Имеющий уши, да услышит - Татьяна Юрьевна Степанова
Шрифт:
Интервал:
Закладка:
– А вот этот панчангатти. – Евграф Комаровский жестом фокусника развернул сверток, что держал под мышкой все это время, и лихо крутанул в воздухе страшный индийский кинжал кургов, – он вам знаком?
– Какая чудесная вещь! – воскликнул Хасбулат Байбак-Ачкасов. – Откуда она у вас?
– Ответьте на мой вопрос – вам знакомо это оружие?
– Конечно да!
– Это ваш панчангатти?
– Нет, но я его видел прежде.
– Где? У кого? При каких обстоятельствах?
– У Арсения в коллекции в его доме, который сгорел в Горках. Жемчужина его собрания. Очень редкая вещь, из далеких мест.
– Он бывал в Индии? – спросила Клер.
– Перед войной с Бонапартом он отправился с тайной миссией в Шираз и дальше на Восток. Он путешествовал сначала как подданный Российской империи, а затем по поддельным британским документам как английский полковник. – Хасбулат Байбак-Ачкасов просветлел лицом, вспоминая. – Он проявлял чудеса храбрости, был такой непревзойденный интриган в политике. Из того своего путешествия он и привез этот индийский кинжал.
– То есть вещь сия Карсавина и находилась в коллекции в его доме, который сгорел тринадцать лет назад? – уточнил Комаровский.
– Да! Коллекция тоже сгорела, я думал, все безвозвратно утрачено.
– В момент убийства Карсавина вы ведь находились здесь, в Одинцовском уезде? Вы жили в его имении Горки?
– Я приехал по его вызову накануне, он написал мне письмо. Мы не виделись несколько лет. Помните, что за время то было?
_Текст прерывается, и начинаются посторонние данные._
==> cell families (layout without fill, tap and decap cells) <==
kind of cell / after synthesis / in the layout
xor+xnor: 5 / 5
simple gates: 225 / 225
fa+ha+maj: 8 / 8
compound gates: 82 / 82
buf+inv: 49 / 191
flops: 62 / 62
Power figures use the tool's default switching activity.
<file path="config.mk">
export PLATFORM = sky130hd
export DESIGN_NAME = cpu6_ifu
export DESIGN_NICKNAME = d
export VERILOG_FILES = /design/src/rtl/cpu6_ifu_pkg.sv /design/src/rtl/cpu6_ifu_pcsel.sv /design/src/rtl/cpu6_ifu.sv
export SDC_FILE = /design/constraint.sdc
export NUM_CORES = 1
export LEC_CHECK = 0
export ABC_CLOCK_PERIOD_IN_PS = 2000
export CAP_MARGIN = 20
export CORE_ASPECT_RATIO = 1.5
export CORE_MARGIN = 1
export CORE_UTILIZATION = 30
export CTS_BUF_LIST = sky130_fd_sc_hd__clkbuf_4 sky130_fd_sc_hd__clkbuf_8
export DETAILED_ROUTE_END_ITERATION = 10
export HOLD_SLACK_MARGIN = 0.12
export MAX_ROUTING_LAYER = met4
export PLACE_DENSITY = 0.58
export SYNTH_ARGS = -nofsm -noshare
export SYNTH_HDL_FRONTEND = slang
export SYNTH_SLANG_ARGS = --single-unit
export TNS_END_PERCENT = 10
</file>
<file path="constraint.sdc">
create_clock -name clk -period 2 [get_ports clk]
set_input_delay 0.5 -clock clk [delete_from_list [all_inputs] [get_ports clk]]
set_output_delay 0.5 -clock clk [all_outputs]
set_load 0.02 [all_outputs]
</file>
===== src/rtl/mask_centroid.sv =====
// mask_centroid: accumulates x/y sums and count of masked pixels per frame,
// then serially divides at frame end to give the integer centroid.
//
// Ports:
//   clk        : pixel clock, rising edge
//   rst        : async reset, active-low
//   hcount     : x of current mask sample (0..H_RES-1)
//   vcount     : y of current mask sample (0..V_RES-1)
//   data_valid : sample is in the active area
//   mask       : threshold result aligned to hcount/vcount
//   frame_done : one-cycle end-of-frame pulse
//   x_out      : floor(x_sum/count)
//   y_out      : floor(y_sum/count)
//   out_valid  : one-cycle pulse when x_out/y_out update
//   busy       : division in progress
//
// Optional: define CENTROID_BBOX_EN to add x_min/x_max/y_min/y_max,
// the bounding box of masked pixels, updated together with x_out/y_out.
`timescale 1ns/1ps

module mask_centroid #(
  parameter int H_RES     = 1280,
  parameter int V_RES     = 720,
  parameter int MIN_COUNT = 1,
  localparam int XW = $clog2(H_RES),
  localparam int YW = $clog2(V_RES)
) (
  input  logic          clk,
  input  logic          rst,
  input  logic [XW-1:0] hcount,
  input  logic [YW-1:0] vcount,
  input  logic          data_valid,
  input  logic          mask,
  input  logic          frame_done,
  output logic [XW-1:0] x_out,
  output logic [YW-1:0] y_out,
  output logic          out_valid,
  output logic          busy
`ifdef CENTROID_BBOX_EN
  ,
  output logic [XW-1:0] x_min,
  output logic [XW-1:0] x_max,
  output logic [YW-1:0] y_min,
  output logic [YW-1:0] y_max
`endif
);

  localparam logic [19:0] MIN_C = 20'(MIN_COUNT);

  typedef enum logic [1:0] {
    IDLE,
    DIVIDE,
    DONE
  } state_t;

  state_t st_q, st_d;

  logic [31:0] x_acc_q, y_acc_q;
  logic [19:0] cnt_acc_q;
  logic [31:0] x_sum_d, y_sum_d;
  logic [19:0] cnt_sum_d;
  logic        hit;

  logic [31:0] qx_q, qy_q;
  logic [19:0] rx_q, ry_q;
  logic [19:0] dv_q;
  logic [4:0]  it_q;

  logic [20:0] trx, try_;
  logic        gex, gey;
  logic [19:0] rx_d, ry_d;

  logic [XW-1:0] x_out_q;
  logic [YW-1:0] y_out_q;
  logic          ov_q;

  logic load, step;

  // Running totals including this cycle's sample, so a sample that
  // coincides with frame_done still lands in the snapshot.
  assign hit       = data_valid & mask;
  assign x_sum_d   = x_acc_q
                   + (hit ? {{(32-XW){1'b0}}, hcount} : 32'd0);
  assign y_sum_d   = y_acc_q
                   + (hit ? {{(32-YW){1'b0}}, vcount} : 32'd0);
  assign cnt_sum_d = cnt_acc_q + (hit ? 20'd1 : 20'd0);

  always_ff @(posedge clk or negedge rst) begin
    if (!rst) begin
      x_acc_q   <= '0;
      y_acc_q   <= '0;
      cnt_acc_q <= '0;
    end else if (frame_done) begin
      x_acc_q   <= '0;
      y_acc_q   <= '0;
      cnt_acc_q <= '0;
    end else begin
      x_acc_q   <= x_sum_d;
      y_acc_q   <= y_sum_d;
      cnt_acc_q <= cnt_sum_d;
    end
  end

  always_comb begin
    st_d = st_q;
    load = 1'b0;
    step = 1'b0;
    unique case (st_q)
      IDLE: begin
        if (frame_done && cnt_sum_d >= MIN_C) begin
          st_d = DIVIDE;
          load = 1'b1;
        end
      end
      DIVIDE: begin
        step = 1'b1;
        if (it_q == 5'd31) st_d = DONE;
      end
      DONE: st_d = IDLE;
      default: st_d = IDLE;
    endcase
  end

  always_ff @(posedge clk or negedge rst) begin
    if (!rst) st_q <= IDLE;
    else      st_q <= st_d;
  end

  // Restoring divide step: shift the next dividend bit into the
  // remainder, subtract when it fits. Remainder stays below the
  // divisor, so 20 bits suffice once the trial bit is consumed.
  assign trx  = {rx_q, qx_q[31]};
  assign try_ = {ry_q, qy_q[31]};
  assign gex  = trx >= {1'b0, dv_q};
  assign gey  = try_ >= {1'b0, dv_q};
  assign rx_d = gex ? trx[19:0] - dv_q : trx[19:0];
  assign ry_d = gey ? try_[19:0] - dv_q : try_[19:0];

  always_ff @(posedge clk or negedge rst) begin
    if (!rst) begin
      qx_q <= '0;
      qy_q <= '0;
      rx_q <= '0;
      ry_q <= '0;
      dv_q <= '0;
      it_q <= '0;
    end else if (load) begin
      qx_q <= x_sum_d;
      qy_q <= y_sum_d;
      rx_q <= '0;
      ry_q <= '0;
      dv_q <= cnt_sum_d;
      it_q <= '0;
    end else if (step) begin
      qx_q <= {qx_q[30:0], gex};
      qy_q <= {qy_q[30:0], gey};
      rx_q <= rx_d;
      ry_q <= ry_d;
      it_q <= it_q + 5'd1;
    end
  end

  always_ff @(posedge clk or negedge rst) begin
    if (!rst) begin
      x_out_q <= '0;
      y_out_q <= '0;
      ov_q    <= 1'b0;
    end else begin
      ov_q <= (st_q == DONE);
      if (st_q == DONE) begin
        x_out_q <= qx_q[XW-1:0];
        y_out_q <= qy_q[YW-1:0];
      end
    end
  end

  assign x_out     = x_out_q;
  assign y_out     = y_out_q;
  assign out_valid = ov_q;
  assign busy      = (st_q != IDLE);

`ifdef CENTROID_BBOX_EN
  logic [XW-1:0] xmn_q, xmx_q, xmn_d, xmx_d;
  logic [YW-1:0] ymn_q, ymx_q, ymn_d, ymx_d;
  logic [XW-1:0] sxmn_q, sxmx_q, x_min_q, x_max_q;
  logic [YW-1:0] symn_q, symx_q, y_min_q, y_max_q;

  always_comb begin
    xmn_d = xmn_q;
    xmx_d = xmx_q;
    ymn_d = ymn_q;
    ymx_d = ymx_q;
    if (hit) begin
      if (hcount < xmn_q) xmn_d = hcount;
      if (hcount > xmx_q) xmx_d = hcount;
      if (vcount < ymn_q) ymn_d = vcount;
      if (vcount > ymx_q) ymx_d = vcount;
    end
  end

  always_ff @(posedge clk or negedge rst) begin
    if (!rst) begin
      xmn_q <= '1;
      xmx_q <= '0;
      ymn_q <= '1;
      ymx_q <= '0;
    end else if (frame_done) begin
      xmn_q <= '1;
      xmx_q <= '0;
      ymn_q <= '1;
      ymx_q <= '0;
    end else begin
      xmn_q <= xmn_d;
      xmx_q <= xmx_d;
      ymn_q <= ymn_d;
      ymx_q <= ymx_d;
    end
  end

  always_ff @(posedge clk or negedge rst) begin
    if (!rst) begin
      sxmn_q  <= '0;
      sxmx_q  <= '0;
      symn_q  <= '0;
      symx_q  <= '0;
      x_min_q <= '0;
      x_max_q <= '0;
      y_min_q <= '0;
      y_max_q <= '0;
    end else begin
      if (load) begin
        sxmn_q <= xmn_d;
        sxmx_q <= xmx_d;
        symn_q <= ymn_d;
        symx_q <= ymx_d;
      end
      if (st_q == DONE) begin
        x_min_q <= sxmn_q;
        x_max_q <= sxmx_q;
        y_min_q <= symn_q;
        y_max_q <= symx_q;
      end
    end
  end

  assign x_min = x_min_q;
  assign x_max = x_max_q;
  assign y_min = y_min_q;
  assign y_max = y_max_q;
`endif

endmodule
**src/rtl/eth_phy_10g_pkg.sv**
```systemverilog
// Shared definitions for the 10G PHY receive path: sync-header codes,
// block-lock FSM encoding and small helper functions.
package eth_phy_10g_pkg;

  localparam logic [1:0] SYNC_DATA = 2'b01;
  localparam logic [1:0] SYNC_CTRL = 2'b10;

  typedef enum logic [1:0] {
    ST_HUNT   = 2'd0,
    ST_SLIP   = 2'd1,
    ST_LOCKED = 2'd2
  } rx_lock_state_e;

  function automatic logic hdr_is_valid(input logic [1:0] hdr);
    return (hdr == SYNC_DATA) || (hdr == SYNC_CTRL);
  endfunction

  function automatic int max_int(input int a, input int b);
    return (a > b) ? a : b;
  endfunction

endpackage

```
**src/rtl/eth_phy_10g_sat_cnt.sv**
```systemverilog
// Saturating up-counter with synchronous clear; clear beats a same-cycle
// increment.
module eth_phy_10g_sat_cnt #(
  parameter int WIDTH = 16
) (
  input  logic             rx_clk,
  input  logic             rx_rst,
  input  logic             inc,
  input  logic             clr,
  output logic [WIDTH-1:0] count
);

  // NOTE: sequential state is written with non-blocking assignments so every
  // flop samples the values that existed before the clock edge.
  always_ff @(posedge rx_clk or posedge rx_rst) begin
    if (rx_rst) begin
      count <= '0;
    end else if (clr) begin
      count <= '0;
    end else if (inc && (count != '1)) begin
      count <= count + 1'b1;
    end
  end

endmodule

```
**src/rtl/eth_phy_10g_rx_hdr_lock_mon.sv**
```systemverilog
// 64b/66b sync-header block-lock monitor: hunts for lock with bitslip pulses,
// drops lock on too many header errors per window, keeps header statistics.
module eth_phy_10g_rx_hdr_lock_mon
  import eth_phy_10g_pkg::*;
#(
  parameter int HDR_WIDTH           = 2,
  parameter int LOCK_COUNT          = 64,
  parameter int SH_WINDOW           = 64,
  parameter int INVALID_MAX         = 16,
  parameter int BITSLIP_HIGH_CYCLES = 1,
  parameter int BITSLIP_LOW_CYCLES  = 8,
  parameter int CNT_WIDTH           = 16
) (
  input  logic                 rx_clk,
  input  logic                 rx_rst,
  input  logic [HDR_WIDTH-1:0] serdes_rx_hdr,
  input  logic                 serdes_rx_hdr_valid,
  input  logic                 stat_clear,
  output logic                 serdes_rx_bitslip,
  output logic                 rx_block_lock,
  output logic [CNT_WIDTH-1:0] stat_valid_count,
  output logic [CNT_WIDTH-1:0] stat_invalid_count,
  output logic [CNT_WIDTH-1:0] stat_lock_count
);

  localparam int CW         = $clog2(max_int(LOCK_COUNT, SH_WINDOW) + 1);
  localparam int SLIP_TOTAL = BITSLIP_HIGH_CYCLES + BITSLIP_LOW_CYCLES;
  localparam int SW         = $clog2(SLIP_TOTAL + 1);

  localparam logic [CW-1:0] RUN_LAST  = CW'(LOCK_COUNT - 1);
  localparam logic [CW-1:0] WIN_LAST  = CW'(SH_WINDOW - 1);
  localparam logic [CW-1:0] ERR_LAST  = CW'(INVALID_MAX - 1);
  localparam logic [SW-1:0] SLIP_LAST = SW'(SLIP_TOTAL - 1);
  localparam logic [SW-1:0] SLIP_HIGH = SW'(BITSLIP_HIGH_CYCLES);

  rx_lock_state_e state;
  logic [CW-1:0]  run_cnt;
  logic [CW-1:0]  beat_cnt;
  logic [CW-1:0]  err_cnt;
  logic [SW-1:0]  slip_cnt;

  logic          hdr_ok;
  logic          beat;
  logic          valid_inc;
  logic          invalid_inc;
  logic          lock_inc;
  logic [SW-1:0] slip_nxt;

  // NOTE: every signal gets a default at the top of always_comb, so no path
  // leaves one unassigned and no latch is inferred.
  always_comb begin
    hdr_ok      = hdr_is_valid(serdes_rx_hdr);
    beat        = serdes_rx_hdr_valid && (state != ST_SLIP);
    valid_inc   = beat && hdr_ok;
    invalid_inc = beat && !hdr_ok;
    lock_inc    = (state == ST_HUNT) && valid_inc && (run_cnt == RUN_LAST);
    slip_nxt    = slip_cnt + 1'b1;
  end

  always_ff @(posedge rx_clk or posedge rx_rst) begin
    if (rx_rst) begin
      state             <= ST_HUNT;
      run_cnt           <= '0;
      beat_cnt          <= '0;
      err_cnt           <= '0;
      slip_cnt          <= '0;
      serdes_rx_bitslip <= 1'b0;
      rx_block_lock     <= 1'b0;
    end else begin
      case (state)
        ST_HUNT: begin
          if (valid_inc) begin
            if (run_cnt == RUN_LAST) begin
              state         <= ST_LOCKED;
              rx_block_lock <= 1'b1;
              run_cnt       <= '0;
              beat_cnt      <= '0;
              err_cnt       <= '0;
            end else begin
              run_cnt <= run_cnt + 1'b1;
            end
          end else if (invalid_inc) begin
            state             <= ST_SLIP;
            run_cnt           <= '0;
            slip_cnt          <= '0;
            serdes_rx_bitslip <= 1'b1;
          end
        end
        // Slip timer is free-running: header beats are ignored while settling.
        ST_SLIP: begin
          if (slip_cnt == SLIP_LAST) begin
            state             <= ST_HUNT;
            slip_cnt          <= '0;
            serdes_rx_bitslip <= 1'b0;
          end else begin
            slip_cnt          <= slip_nxt;
            serdes_rx_bitslip <= (slip_nxt < SLIP_HIGH);
          end
        end
        ST_LOCKED: begin
          if (beat) begin
            // Loss of lock takes priority over the window rollover.
            if (invalid_inc && (err_cnt == ERR_LAST)) begin
              state             <= ST_SLIP;
              rx_block_lock     <= 1'b0;
              slip_cnt          <= '0;
              serdes_rx_bitslip <= 1'b1;
            end else if (beat_cnt == WIN_LAST) begin
              beat_cnt <= '0;
              err_cnt  <= '0;
            end else begin
              beat_cnt <= beat_cnt + 1'b1;
              err_cnt  <= err_cnt + CW'(invalid_inc);
            end
          end
        end
        default: state <= ST_HUNT;
      endcase
    end
  end

  eth_phy_10g_sat_cnt #(.WIDTH(CNT_WIDTH)) u_valid_cnt (
    .rx_clk (rx_clk),
    .rx_rst (rx_rst),
    .inc    (valid_inc),
    .clr    (stat_clear),
    .count  (stat_valid_count)
  );

  eth_phy_10g_sat_cnt #(.WIDTH(CNT_WIDTH)) u_invalid_cnt (
    .rx_clk (rx_clk),
    .rx_rst (rx_rst),
    .inc    (invalid_inc),
    .clr    (stat_clear),
    .count  (stat_invalid_count)
  );

  eth_phy_10g_sat_cnt #(.WIDTH(CNT_WIDTH)) u_lock_cnt (
    .rx_clk (rx_clk),
    .rx_rst (rx_rst),
    .inc    (lock_inc),
    .clr    (stat_clear),
    .count  (stat_lock_count)
  );

endmodule
```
Война с Наполеоном, затем такие победы… Время надежд, планов, перемен… Я, молодой чиновник, служил в Петербурге. Но он вызвал меня письмом. Я не остановился у него в Горках, он перед войной поселил меня здесь, в Сколкове, сказав, что мне пора иметь собственный дом.
– Почему он вас вдруг вызвал?
– Он был смертельно болен и знал, что его конец близок. Он сам мне об этом объявил, как своему воспитаннику. Чтобы я в свои двадцать два года свыкнулся с мыслью, что я останусь один, без его поддержки в карьере.
– Он умирал? – спросила Клер.
– Да, он умирал. – Хасбулат Байбак-Ачкасов снова глубоко затянулся кальяном.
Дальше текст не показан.